PROBLEM TO WORK ON
Search the records below for "layer" and copy every line it turns up in.

GIVEN ENTRIES
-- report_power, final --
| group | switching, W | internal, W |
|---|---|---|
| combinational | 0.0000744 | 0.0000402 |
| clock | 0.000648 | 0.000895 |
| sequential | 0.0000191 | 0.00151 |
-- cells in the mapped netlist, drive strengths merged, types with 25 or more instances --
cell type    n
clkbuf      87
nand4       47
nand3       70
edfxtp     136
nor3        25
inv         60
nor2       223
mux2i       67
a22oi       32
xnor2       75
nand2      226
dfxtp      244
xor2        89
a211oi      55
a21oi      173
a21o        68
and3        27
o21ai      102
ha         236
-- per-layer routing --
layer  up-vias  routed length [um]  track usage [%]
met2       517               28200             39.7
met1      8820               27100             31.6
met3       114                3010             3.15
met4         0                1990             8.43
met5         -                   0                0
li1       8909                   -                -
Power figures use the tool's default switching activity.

EXERCISE RESULT
-- per-layer routing --
layer  up-vias  routed length [um]  track usage [%]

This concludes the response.